Most people with GBS, whether or not they make a good physical recovery, will also make a good psychological recovery. A significant number experience severe emotional disturbances, including anxiety, depression and post-traumatic stress disorder.
Embarrassment, self consciousness, mood swings are not uncommon and children need reassurance during this time.
Patients should have access to an informed GP and a neurology consultant for follow-up. Ongoing management may include counselling, anti-depressants, relaxation techniques and graded exercise.
The Guillain- Barre support group or Muscular Dystrophy Group of Great Britain may provide invaluable support and counselling because of the "I've been through it myself" phenomenon.
Fatigue may be severe and may persist for years, even after what appears to have been a full physical recovery; this may contibute to the development of clinical depression and post-traumatic stress disorder.[51]

Education.

During the child's admission and whenever appropriate the hospital school should be involved. Regular school work should be encouraged as the patient improves.
Follow up liaison with the child's local school and education authority should be arranged prior to discharge.
Home tutoring may need to be arranged if mobility is greatly affected.
It may be necessary to return to school in a wheelchair.
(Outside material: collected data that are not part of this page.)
===== src/rtl/cfg_i2c_pkg.sv =====
package cfg_i2c_pkg;

  localparam int unsigned DW  = 8;
  localparam int unsigned NRW = 8;

  localparam int unsigned CTRL_K = 0;
  localparam int unsigned AMP_K  = 3;
  localparam int unsigned LVL_K  = 5;
  localparam int unsigned CLK_OFF_BIT = 5;

  typedef enum logic [3:0] {
    ST_IDLE,
    ST_DEV,
    ST_DEV_ACK,
    ST_REG,
    ST_REG_ACK,
    ST_WDAT,
    ST_WDAT_ACK,
    ST_RDAT,
    ST_RDAT_ACK,
    ST_WAIT
  } link_state_t;

  // bus index of the k-th writable register
  function automatic logic [DW-1:0] rw_addr(input int unsigned k);
    case (k)
      0:       return 8'd0;
      1:       return 8'd1;
      2:       return 8'd2;
      3:       return 8'd3;
      4:       return 8'd7;
      5:       return 8'd11;
      6:       return 8'd12;
      default: return 8'd13;
    endcase
  endfunction

endpackage


===== src/rtl/cfg_i2c_deglitch.sv =====
module cfg_i2c_deglitch #(
  parameter int unsigned SYNC = 2,
  parameter int unsigned FILT = 3
) (
  input  logic clk,
  input  logic rst,
  input  logic din,
  output logic dout
);

  logic [SYNC-1:0] sync_q;
  logic [FILT-1:0] hist_q;

  always_ff @(posedge clk) begin
    if (rst) begin
      sync_q <= '1;
      hist_q <= '1;
      dout   <= 1'b1;
    end else begin
      sync_q <= {sync_q[SYNC-2:0], din};
      hist_q <= {hist_q[FILT-2:0], sync_q[SYNC-1]};
      if (&hist_q)
        dout <= 1'b1;
      else if (~|hist_q)
        dout <= 1'b0;
    end
  end

endmodule


===== src/rtl/cfg_i2c_link.sv =====
module cfg_i2c_link
  import cfg_i2c_pkg::*;
#(
  parameter logic [6:0] DEV_ADDR = 7'b1000100
) (
  input  logic          clk,
  input  logic          rst,
  input  logic          scl,
  input  logic          sda,
  input  logic          hold,
  input  logic [DW-1:0] rd_data,
  output logic          sda_oe,
  output logic          wr_stb,
  output logic [DW-1:0] wr_data,
  output logic [DW-1:0] ptr,
  output logic          idle
);

  localparam int unsigned CW = $clog2(DW + 1);
  localparam logic [CW-1:0] LAST = CW'(DW);

  link_state_t   state_q;
  logic          scl_q, sda_q;
  logic [CW-1:0] cnt_q;
  logic [DW-1:0] rx_q;
  logic [DW-1:0] tx_q;
  logic          rw_q;

  logic scl_r, scl_f, start_c, stop_c;

  always_ff @(posedge clk) begin
    if (rst) begin
      scl_q <= 1'b1;
      sda_q <= 1'b1;
    end else begin
      scl_q <= scl;
      sda_q <= sda;
    end
  end

  assign scl_r   = ~hold &  scl & ~scl_q;
  assign scl_f   = ~hold & ~scl &  scl_q;
  assign start_c = ~hold &  scl &  scl_q &  sda_q & ~sda;
  assign stop_c  = ~hold &  scl &  scl_q & ~sda_q &  sda;

  always_ff @(posedge clk) begin
    if (rst) begin
      state_q <= ST_IDLE;
      cnt_q   <= '0;
      rx_q    <= '0;
      tx_q    <= '0;
      rw_q    <= 1'b0;
      ptr     <= '0;
      sda_oe  <= 1'b0;
      wr_stb  <= 1'b0;
      wr_data <= '0;
    end else begin
      wr_stb <= 1'b0;
      if (stop_c) begin
        state_q <= ST_IDLE;
        sda_oe  <= 1'b0;
      end else if (start_c) begin
        state_q <= ST_DEV;
        cnt_q   <= '0;
        sda_oe  <= 1'b0;
      end else begin
        case (state_q)
          ST_DEV, ST_REG, ST_WDAT: begin
            if (scl_r) begin
              rx_q  <= {rx_q[DW-2:0], sda};
              cnt_q <= cnt_q + 1'b1;
            end else if (scl_f && cnt_q == LAST) begin
              cnt_q <= '0;
              case (state_q)
                ST_DEV: begin
                  if (rx_q[DW-1:1] == DEV_ADDR) begin
                    sda_oe  <= 1'b1;
                    rw_q    <= rx_q[0];
                    state_q <= ST_DEV_ACK;
                  end else begin
                    state_q <= ST_WAIT;
                  end
                end
                ST_REG: begin
                  ptr     <= rx_q;
                  sda_oe  <= 1'b1;
                  state_q <= ST_REG_ACK;
                end
                default: begin
                  wr_stb  <= 1'b1;
                  wr_data <= rx_q;
                  sda_oe  <= 1'b1;
                  state_q <= ST_WDAT_ACK;
                end
              endcase
            end
          end
          ST_DEV_ACK: begin
            if (scl_f) begin
              if (rw_q) begin
                sda_oe  <= ~rd_data[DW-1];
                tx_q    <= {rd_data[DW-2:0], 1'b0};
                state_q <= ST_RDAT;
              end else begin
                sda_oe  <= 1'b0;
                state_q <= ST_REG;
              end
            end
          end
          ST_REG_ACK: begin
            if (scl_f) begin
              sda_oe  <= 1'b0;
              state_q <= ST_WDAT;
            end
          end
          ST_WDAT_ACK: begin
            if (scl_f) begin
              sda_oe  <= 1'b0;
              state_q <= ST_WAIT;
            end
          end
          ST_RDAT: begin
            if (scl_r) begin
              cnt_q <= cnt_q + 1'b1;
            end else if (scl_f) begin
              if (cnt_q == LAST) begin
                sda_oe  <= 1'b0;
                cnt_q   <= '0;
                state_q <= ST_RDAT_ACK;
              end else begin
                sda_oe <= ~tx_q[DW-1];
                tx_q   <= {tx_q[DW-2:0], 1'b0};
              end
            end
          end
          ST_RDAT_ACK: begin
            if (scl_f) state_q <= ST_WAIT;
          end
          default: ;
        endcase
      end
    end
  end

  assign idle = (state_q == ST_IDLE);

endmodule


===== src/rtl/cfg_i2c_regs.sv =====
module cfg_i2c_regs
  import cfg_i2c_pkg::*;
#(
  parameter logic [DW-1:0] AMP_RST     = 8'h02,
  parameter logic [6:0]    DEF_LEVEL   = 7'h40,
  parameter logic [DW-1:0] STATUS_ADDR = 8'd15
) (
  input  logic                    clk,
  input  logic                    rst,
  input  logic                    wr_stb,
  input  logic [DW-1:0]           wr_addr,
  input  logic [DW-1:0]           wr_data,
  input  logic [DW-1:0]           rd_addr,
  output logic [DW-1:0]           rd_data,
  output logic [NRW-1:0][DW-1:0]  cfg_o,
  output logic [6:0]              sel_level
);

  for (genvar k = 0; k < NRW; k++) begin : g_cfg
    localparam logic [DW-1:0] RST_V   = (k == AMP_K) ? AMP_RST : '0;
    localparam logic [DW-1:0] MY_ADDR = rw_addr(k);
    logic [DW-1:0] q;
    always_ff @(posedge clk) begin
      if (rst)
        q <= RST_V;
      else if (wr_stb && wr_addr == MY_ADDR)
        q <= wr_data;
    end
    assign cfg_o[k] = q;
  end

  assign sel_level = cfg_o[LVL_K][DW-1] ? cfg_o[LVL_K][6:0] : DEF_LEVEL;

  always_comb begin
    rd_data = '0;
    if (rd_addr == STATUS_ADDR)
      rd_data = {1'b0, sel_level};
    for (int k = 0; k < NRW; k++) begin
      if (rd_addr == rw_addr(k))
        rd_data = cfg_o[k];
    end
  end

endmodule


===== src/rtl/cfg_i2c_slave.sv =====
module cfg_i2c_slave
  import cfg_i2c_pkg::*;
#(
  parameter logic [6:0]    DEV_ADDR    = 7'b1000100,
  parameter int unsigned   SYNC_STAGES = 2,
  parameter int unsigned   FILT_LEN    = 3,
  parameter logic [DW-1:0] AMP_RST     = 8'h02,
  parameter logic [6:0]    DEF_LEVEL   = 7'h40
) (
  input  logic       clk,
  input  logic       rst,
  input  logic       scl_i,
  input  logic       sda_i,
  input  logic       dis_i,
  output logic       sda_oe,
  output logic [7:0] ctrl_o,
  output logic [7:0] thresh_o,
  output logic [7:0] xpoint_o,
  output logic [7:0] ampl_o,
  output logic [7:0] rxopt_o,
  output logic [7:0] lvl_o,
  output logic [7:0] mask_fall_o,
  output logic [7:0] mask_rise_o,
  output logic [6:0] level_o
);

  logic [1:0] raw_w, flt_w;
  assign raw_w = {scl_i, sda_i};

  for (genvar g = 0; g < 2; g++) begin : g_line
    cfg_i2c_deglitch #(
      .SYNC (SYNC_STAGES),
      .FILT (FILT_LEN)
    ) u_dg (
      .clk  (clk),
      .rst  (rst),
      .din  (raw_w[g]),
      .dout (flt_w[g])
    );
  end

  logic [1:0] dis_q;
  always_ff @(posedge clk) begin
    if (rst) dis_q <= '0;
    else     dis_q <= {dis_q[0], dis_i};
  end

  logic [NRW-1:0][DW-1:0] cfg_w;
  logic          ck_hold;
  logic          wr_stb, link_idle;
  logic [DW-1:0] wr_data, ptr, rd_data;
  logic [6:0]    sel_level;

  assign ck_hold = cfg_w[CTRL_K][CLK_OFF_BIT] & dis_q[1];

  cfg_i2c_link #(
    .DEV_ADDR (DEV_ADDR)
  ) u_link (
    .clk     (clk),
    .rst     (rst),
    .scl     (flt_w[1]),
    .sda     (flt_w[0]),
    .hold    (ck_hold),
    .rd_data (rd_data),
    .sda_oe  (sda_oe),
    .wr_stb  (wr_stb),
    .wr_data (wr_data),
    .ptr     (ptr),
    .idle    (link_idle)
  );

  cfg_i2c_regs #(
    .AMP_RST   (AMP_RST),
    .DEF_LEVEL (DEF_LEVEL)
  ) u_regs (
    .clk       (clk),
    .rst       (rst),
    .wr_stb    (wr_stb),
    .wr_addr   (ptr),
    .wr_data   (wr_data),
    .rd_addr   (ptr),
    .rd_data   (rd_data),
    .cfg_o     (cfg_w),
    .sel_level (sel_level)
  );

  assign ctrl_o      = cfg_w[0];
  assign thresh_o    = cfg_w[1];
  assign xpoint_o    = cfg_w[2];
  assign ampl_o      = cfg_w[3];
  assign rxopt_o     = cfg_w[4];
  assign lvl_o       = cfg_w[5];
  assign mask_fall_o = cfg_w[6];
  assign mask_rise_o = cfg_w[7];
  assign level_o     = sel_level;

endmodule


===== config.mk =====
export PLATFORM = sky130hd
export DESIGN_NAME = cfg_i2c_slave
export DESIGN_NICKNAME = d
export VERILOG_FILES = /design/src/rtl/cfg_i2c_pkg.sv /design/src/rtl/cfg_i2c_deglitch.sv /design/src/rtl/cfg_i2c_link.sv /design/src/rtl/cfg_i2c_regs.sv /design/src/rtl/cfg_i2c_slave.sv
export SDC_FILE = /design/constraint.sdc
export NUM_CORES = 1
export LEC_CHECK = 0
export BUFFER_PORTS_ARGS = -buffer_cell sky130_fd_sc_hd__buf_2
export CORE_ASPECT_RATIO = 1.4
export CORE_MARGIN = 8
export CORE_UTILIZATION = 52
export DETAILED_ROUTE_END_ITERATION = 6
export PLACE_DENSITY = 0.87
export RECOVER_POWER = 50
export SLEW_MARGIN = 15
export SYNTH_ARGS = -nofsm -noshare
export SYNTH_HDL_FRONTEND = slang
export SYNTH_HIERARCHICAL = 1
export SYNTH_SLANG_ARGS = --single-unit

===== constraint.sdc =====
create_clock -name clk -period 2.2 [get_ports clk]
set_clock_uncertainty 0.05 [all_clocks]
set_input_delay 0.22 -clock clk [delete_from_list [all_inputs] [get_ports clk]]
set_output_delay 0.22 -clock clk [all_outputs]
set_load 0.02 [all_outputs]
The school facilities need to be assessed (eg: access to toilets, height of desks and chairs).
School transport should be arranged.
Writing aids including a laptop or other computers may also be required.
A welfare officer from the local education authority(LEA) can visit to arrange adaptations.
A visit to the school by the parents is advised to inform the teacher of the current limitations and needs of the child.
The school and/or examination board(s) should also be informed in case the child requires additional time to complete written examinations.

Equipment and Adaptations

Wheel chairs or walking aids may be needed on a temporary or permanent basis.
Home/school adaptations may be necessary and may include whelchair ramps, walking frames on wheels, downstairs toilets, cushioned chairs.
The capabilities of the carers and extended family should also be taken into consideration.
The appropriate aids need to be arranged prior to discharge home.
Social Services and Local Eduacation Authority (LEA) may provide equipment.
These issues may take considerable time to organise and planning should be made weeks before the expected discharge date.